In 2012, Outman voted in favor of a "right-to-work law" that barred labor unions from collecting fees from workers represented under collective bargaining agreements. In 2013, he voted against Medicaid expansion bill, which passed on a 76-31 vote (original version) and then a 75-32 vote (final version). Medicaid expansion was supported by almost every Democrat, but Republican members were split, with a little more than half voting no and the rest voting yes. In 2014, Outman voted against a compromise bill to increase Michigan's minimum wage to $9.25 an hour by 2018. The bill passed the House on a 76-34 vote and the Senate on a 24-12 vote, and was signed into law by Governor Rick Snyder.

===State Senate===
He was ineligible to run for reelection to the House in 2016 due to term limits, and was hired as a legislative staffer (district liaison) by Republican state Senator Judy Emmons at the end of 2016. Emmons was ineligible to run for reelection to the Senate due to term limits. In 2018, Outman won election to fill her state Senate seat. The district is solidly Republican; Outman won the August 2018 Republican primary election with 72 percent of the vote, and won the 2018 general election by a margin of about 20 percentage points. He took office in 2019. Outman then hired Emmons to be his district liaison.

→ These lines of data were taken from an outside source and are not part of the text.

`src/rtl/mdu_sequencer_pkg.sv`:
```
// Shared encodings for the multiply/divide sequencer and the execute-stage ALU.
// Operation codes, FSM states and the two ALU control codes the sequencer uses.
package mdu_sequencer_pkg;

  typedef enum logic [1:0] {
    MDU_MUL   = 2'b00,
    MDU_MULHU = 2'b01,
    MDU_DIVU  = 2'b10,
    MDU_REMU  = 2'b11
  } mdu_op_e;

  typedef enum logic [1:0] {
    MDU_IDLE = 2'b00,
    MDU_RUN  = 2'b01,
    MDU_DONE = 2'b10
  } mdu_state_e;

  // Bit 0 of the control code is the ALU carry-in, so SUB computes A + ~B + 1.
  localparam logic [3:0] ALU_ADD = 4'b0010;
  localparam logic [3:0] ALU_SUB = 4'b0011;

  function automatic logic op_is_div(input mdu_op_e op);
    return (op == MDU_DIVU) || (op == MDU_REMU);
  endfunction

  function automatic logic op_takes_hi(input mdu_op_e op);
    return (op == MDU_MULHU) || (op == MDU_REMU);
  endfunction

endpackage

```
`src/rtl/mdu_sequencer.sv`:
```
// RV32M unsigned MUL/MULHU/DIVU/REMU sequencer: shift-add multiply and restoring
// divide, one step per cycle through the shared external ALU.
module mdu_sequencer
  import mdu_sequencer_pkg::*;
#(
  parameter int n = 32
) (
  input  logic         clk,
  input  logic         rst,
  input  logic         start,
  input  logic [1:0]   op,
  input  logic [n-1:0] rs1,
  input  logic [n-1:0] rs2,
  output logic         busy,
  output logic         done,
  output logic [n-1:0] result,
  output logic [n-1:0] alu_a,
  output logic [n-1:0] alu_b,
  output logic [3:0]   alu_ctrl,
  input  logic [n-1:0] alu_sum,
  input  logic         alu_c
);

  localparam int CW = $clog2(n);
  localparam logic [CW-1:0] CNT_LAST = CW'(n - 1);

  mdu_state_e    state_r;
  mdu_op_e       op_r;
  logic [n-1:0]  d_r;
  logic [n-1:0]  hi_r;
  logic [n-1:0]  lo_r;
  logic [CW-1:0] cnt_r;
  logic          busy_r;
  logic          done_r;
  logic [n-1:0]  result_r;
  logic [n-1:0]  alu_a_r;
  logic [n-1:0]  alu_b_r;
  logic [3:0]    alu_ctrl_r;

  logic [n-1:0]  hi_nx_s;
  logic [n-1:0]  lo_nx_s;
  logic [n-1:0]  sum_s;
  logic          carry_s;
  logic [n-1:0]  trial_s;
  logic          qbit_s;
  logic          start_div_s;

  assign start_div_s = op_is_div(mdu_op_e'(op));

  // One iteration of multiply or divide, using this cycle's ALU result.
  always_comb begin
    hi_nx_s = hi_r;
    lo_nx_s = lo_r;
    sum_s   = hi_r;
    carry_s = 1'b0;
    qbit_s  = 1'b0;
    trial_s = {hi_r[n-2:0], lo_r[n-1]};
    if (op_is_div(op_r)) begin
      // The bit shifted out of hi makes the trial value exceed any divisor.
      if (hi_r[n-1] | alu_c) begin
        hi_nx_s = alu_sum;
        qbit_s  = 1'b1;
      end else begin
        hi_nx_s = trial_s;
        qbit_s  = 1'b0;
      end
      lo_nx_s = {lo_r[n-2:0], qbit_s};
    end else begin
      if (lo_r[0]) begin
        carry_s = alu_c;
        sum_s   = alu_sum;
      end else begin
        carry_s = 1'b0;
        sum_s   = hi_r;
      end
      hi_nx_s = {carry_s, sum_s[n-1:1]};
      lo_nx_s = {sum_s[0], lo_r[n-1:1]};
    end
  end

  // Sequencer FSM, datapath registers and registered ALU drive.
  always_ff @(posedge clk or negedge rst) begin
    if (!rst) begin
      state_r    <= MDU_IDLE;
      op_r       <= MDU_MUL;
      d_r        <= '0;
      hi_r       <= '0;
      lo_r       <= '0;
      cnt_r      <= '0;
      busy_r     <= 1'b0;
      done_r     <= 1'b0;
      result_r   <= '0;
      alu_a_r    <= '0;
      alu_b_r    <= '0;
      alu_ctrl_r <= ALU_ADD;
    end else begin
      case (state_r)
        MDU_IDLE: begin
          done_r <= 1'b0;
          if (start) begin
            op_r       <= mdu_op_e'(op);
            d_r        <= start_div_s ? rs2 : rs1;
            hi_r       <= '0;
            lo_r       <= start_div_s ? rs1 : rs2;
            cnt_r      <= '0;
            state_r    <= MDU_RUN;
            busy_r     <= 1'b1;
            // First operand A is the step-0 view of hi=0 and lo.
            alu_a_r    <= start_div_s ? {{(n-1){1'b0}}, rs1[n-1]} : {n{1'b0}};
            alu_b_r    <= start_div_s ? rs2 : rs1;
            alu_ctrl_r <= start_div_s ? ALU_SUB : ALU_ADD;
          end else begin
            busy_r     <= 1'b0;
            alu_a_r    <= '0;
            alu_b_r    <= '0;
            alu_ctrl_r <= ALU_ADD;
          end
        end
        MDU_RUN: begin
          hi_r <= hi_nx_s;
          lo_r <= lo_nx_s;
          if (cnt_r == CNT_LAST) begin
            state_r    <= MDU_DONE;
            done_r     <= 1'b1;
            result_r   <= op_takes_hi(op_r) ? hi_nx_s : lo_nx_s;
            alu_a_r    <= '0;
            alu_b_r    <= '0;
            alu_ctrl_r <= ALU_ADD;
          end else begin
            cnt_r   <= cnt_r + CW'(1);
            alu_a_r <= op_is_div(op_r) ? {hi_nx_s[n-2:0], lo_nx_s[n-1]} : hi_nx_s;
          end
        end
        MDU_DONE: begin
          state_r    <= MDU_IDLE;
          done_r     <= 1'b0;
          busy_r     <= 1'b0;
          alu_a_r    <= '0;
          alu_b_r    <= '0;
          alu_ctrl_r <= ALU_ADD;
        end
        default: begin
          state_r    <= MDU_IDLE;
          done_r     <= 1'b0;
          busy_r     <= 1'b0;
          alu_a_r    <= '0;
          alu_b_r    <= '0;
          alu_ctrl_r <= ALU_ADD;
        end
      endcase
    end
  end

  assign busy     = busy_r;
  assign done     = done_r;
  assign result   = result_r;
  assign alu_a    = alu_a_r;
  assign alu_b    = alu_b_r;
  assign alu_ctrl = alu_ctrl_r;

endmodule

```
`config.mk`:
```
export PLATFORM = sky130hd
export DESIGN_NAME = mdu_sequencer
export DESIGN_NICKNAME = d
export VERILOG_FILES = /design/src/rtl/mdu_sequencer_pkg.sv /design/src/rtl/mdu_sequencer.sv
export SDC_FILE = /design/constraint.sdc
export NUM_CORES = 1
export LEC_CHECK = 0
export BUFFER_PORTS_ARGS = -buffer_cell sky130_fd_sc_hd__buf_2
export CORE_MARGIN = 2
export CORE_UTILIZATION = 30
export CTS_BUF_LIST = sky130_fd_sc_hd__clkbuf_2 sky130_fd_sc_hd__clkbuf_4 sky130_fd_sc_hd__clkbuf_8
export CTS_CLUSTER_SIZE = 25
export DETAILED_ROUTE_END_ITERATION = 10
export GPL_ROUTABILITY_DRIVEN = 0
export PLACE_DENSITY_LB_ADDON = 0.25
export RECOVER_POWER = 50
export SLEW_MARGIN = 20
export SYNTH_ARGS = -nofsm -noshare
export SYNTH_HDL_FRONTEND = slang
export SYNTH_SLANG_ARGS = --single-unit
```
`constraint.sdc`:
```
create_clock -name clk -period 2.45 [get_ports clk]
set_input_delay 0.245 -clock clk [delete_from_list [all_inputs] [get_ports clk]]
set_output_delay 0.245 -clock clk [all_outputs]
set_load 0.005 [all_outputs]
```
==> metrics.csv <==
metric,value,unit
share of cells above drive strength 1,25.00,%
Mean Syn Cell Area,10.05,um^2
setup TNS,0,ns
# IOs,204,
unique cell type count in the Yosys netlist,49,
drt pass-1 iters,5,
largest net degree at the start of global routing,65,
first-pass GRT wire length,44880,um
Synth async-reset ratio,100.0,%
Final #Nets,1177,
Total GRT Usage,18.87,%
Routed WL,29350,um
Initial Util,30.27,%
Leak Pwr,5.097,nW
Die Y,176.3,um
pre-CTS WS,0.3634,ns
DR vias/cell,5.220,
Num CTS Buffers,17,
DRT iter0 DRCs,562,
met3 WL post-DR,1905,um
Highest Signal Layer,met5,
met2 WL,13690,um
Rows,63,
worst-case vdd ir drop,0.0004596,V
DRC,0,
number of global-route vias before repair,7618,
clock tree buffer depth,2,
status,"complete, but fails checks",
GR Overflow Total,0,
DP Area,10300,um^2
die area,31060,um^2
CTS Sinks,172,
Crit Path Class,register to register,
Critical Path Sink Type,register,
Mapped Cells,886,
H-tree Lvls,4,
most frequent cells in the layout,"buf_2 (176), dfrtp_1 (170), nand2_1 (118), mux2i_1 (84), o21ai_0 (64)",
core box area,29400,um^2
CTS Root Cell,clkbuf_8,
initial antenna violation count,3,
setup bufs post-CTS,0,
"most common cell after layout, fill and taps aside",buf_2,
RSZ-0062 raised after global routing,false,
final setup margin,0.3446,ns
"EDFF count, synth",0,
total power,13.78,mW
Seq cells post-synth,172,
Worst Skew,0.01658,ns
Area Growth Syn to Fin,21.98,%
Final min period,2.105,ns
failing checks,"capacitance limit, slew limit",
Fmax,475.0,MHz
Post-Syn Area,8901,um^2
sequential area share after synthesis,48.36,%
Slew headroom,-12.73,%
TritonCTS clock tree,built,
Most used DFF post-synth,dfrtp_1,
Via Count,7705,
met1 wire length,12960,um
ANT nets after route,0,
"Req. time, crit path",2.80,ns
hold_buf cts,18,
setup violators final,0,
PortBufs,200,
post_cts resized,0,
Final Cell Area,10860,um^2
P per Cell Area,1269,nW/um^2
final hold vios,0,
Die W,176.3,um
worst-path maximum fanout,34,
max cap viols,1,
final period utilization,85.93,%
wire length per cell,19.89,um
fin. max-slew vios,59,
Layout Utilization,36.93,%
worst min path class,input pin to register,
CP Data Arrival Time,2.45,ns
DPL Wire Length,21030,um
Worst-Skew Late Latency,0.46,ns
"CTS clk-pin slew, worst paths",0.10,ns
critical path launch point type,register,
Syn. warnings,0,
worst-margin pin slew,1.691,ns
per-stage QoR:
stage               hold slack, ns  cells
finish                     0.03032   1476
global route               0.02363   1476
CTS                       0.002165   1474
detailed placement          0.2889   1426
global placement            0.2910   1426
floorplan                 -0.05059    887
cells in the mapped netlist (all sizes together), types with 2 or more instances:
cell type	n	area (um^2)
dfrtp	172	4304
nand2	119	449.2
mux2i	84	840.8
o21ai	64	320.3
buf	52	320.3
nor2	51	193.9
a21oi	37	188.9
a32o	33	330.3
and3	32	200.2
clkbuf	29	108.9
inv	25	93.84
a31oi	23	143.9
mux2	22	247.7
and2	21	133.9
a222oi	20	200.2
o21a	15	112.6
a211o	14	122.6
a221oi	11	96.34
o311ai	9	78.83
o211ai	8	60.06
o221ai	8	70.07
nand2b	6	37.54
nor2b	5	38.78
nand3	4	20.02
a21o	3	22.52
nor3b	3	38.79
a22oi	2	15.01
conb	2	7.510
ha	2	25.02
nor3	2	10.01
or3b	2	17.52
power by group:
group,total [mW],leakage [nW],switching (mW),internal (mW)
Sequential,5.24,2.05,0.990,4.25
Combinational,6.37,2.85,3.51,2.86
Clock,2.17,0.205,1.10,1.07
sequential cells by signal, summed over array words and instances (netlist names):
signal    count
hi_r         32
alu_a        32
op_r          2
result       32
busy          1
alu_ctrl      1
done          1
lo_r         32
cnt_r         5
alu_b        32
state_r       2
worst max-delay path, stage by stage, from the launching register on:
cell and delay (ns):
dfrtp_1 0.40, ha_1 0.19, and3_1 0.16, ha_1 0.29, nand2_2 0.13, inv_2 0.25
buf_12 0.23, o221ai_1 0.14, o21ai_0 0.10, o21ai_0 0.09
final cells by class:
class                      instances  area, um^2
inverter                          25       93.84
fill                            3045       18540
multi-input combinational        609        4091
tap                              390       488.0
clock inverter                    10       141.4
timing repair buffer             248        1463
clock buffer                      20       269.0
sequential                       172        4307
antenna                            2       5.005
layer usage:
metal	track usage [%]	up-vias
met5	0	-
met4	6.129	2
met3	4.199	39
met2	29.84	257
met1	25.68	3801
li1	-	3606
cells by family after synthesis:
| kind of cell | after synthesis | synth area share [%] |
|---|---|---|
| compound gates | 251 | 20.20 |
| xor+xnor | 1 | 0.09842 |
| fa+ha+maj | 2 | 0.2811 |
| buf+inv | 106 | 5.876 |
| flops | 172 | 48.36 |
| mux | 106 | 12.23 |
| other cells | 2 | 0.08437 |
| simple gates | 246 | 12.88 |
path summary, 6_finish.rpt:
path	start	end	slack, ns	cells after the start
min	op[0]	op_r[0]	0.03	3
max in group asynchronous	rst	op_r[1]	0.38	3
min in group asynchronous	rst	alu_b[21]	0.77	2
min reg2reg	alu_b[4]	alu_b[4]	0.48	2
max reg2reg	cnt_r[0]	result[6]	0.34	9
max	cnt_r[0]	result[6]	0.34	9
Power figures use the tool's default switching activity.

Outman cosponsored, with Senator Marshall Bullock, bipartisan legislation to ban minors from using electronic cigarettes (vaping).

During the COVID-19 pandemic in Michigan, Outman criticized Governor Gretchen Whitmer for coronavirus restrictions.

In the 2020 presidential election, Joe Biden defeated Donald Trump; Biden won by three percentage points in Michigan. Trump subsequently launched an effort to overturn the election result and remain in power. In January 2021, Outman was one of 11 Republican Michigan state senators who promoted Trump's false claims of fraud in the 2020 election; in a letter sent to Congress on January 6, 2021, ahead of the formal counting of the electoral votes, Outman and the other members of the group baselessly suggested that there were "credible allegations of election-related concerns surrounding fraud and irregularities."

As of 2022, Outman was chair of the Department of Health and Human Services sub-committee budget and the Environmental Quality Committee.

Outman's 33rd state Senate district originally encompassed Montcalm, Clare, Gratiot, Isabella, and Mecosta counties. In the 2020 redistricting cycle, the district was redrawn to cover seven counties in West Michigan: all of Montcalm and Newaygo counties and portions of Kent, Ionia, Lake, Muskegon, and Ottawa counties. Outman is seeking reelection in 2022 in the new district. During his campaign, he accused Whitmer of attempting "to centrally plan our society."

==Personal life==
Outman lives in Six Lakes, Michigan. He is married and has three children. His son Pat Outman has been a member of the Michigan House since 2021, filling his father's old seat.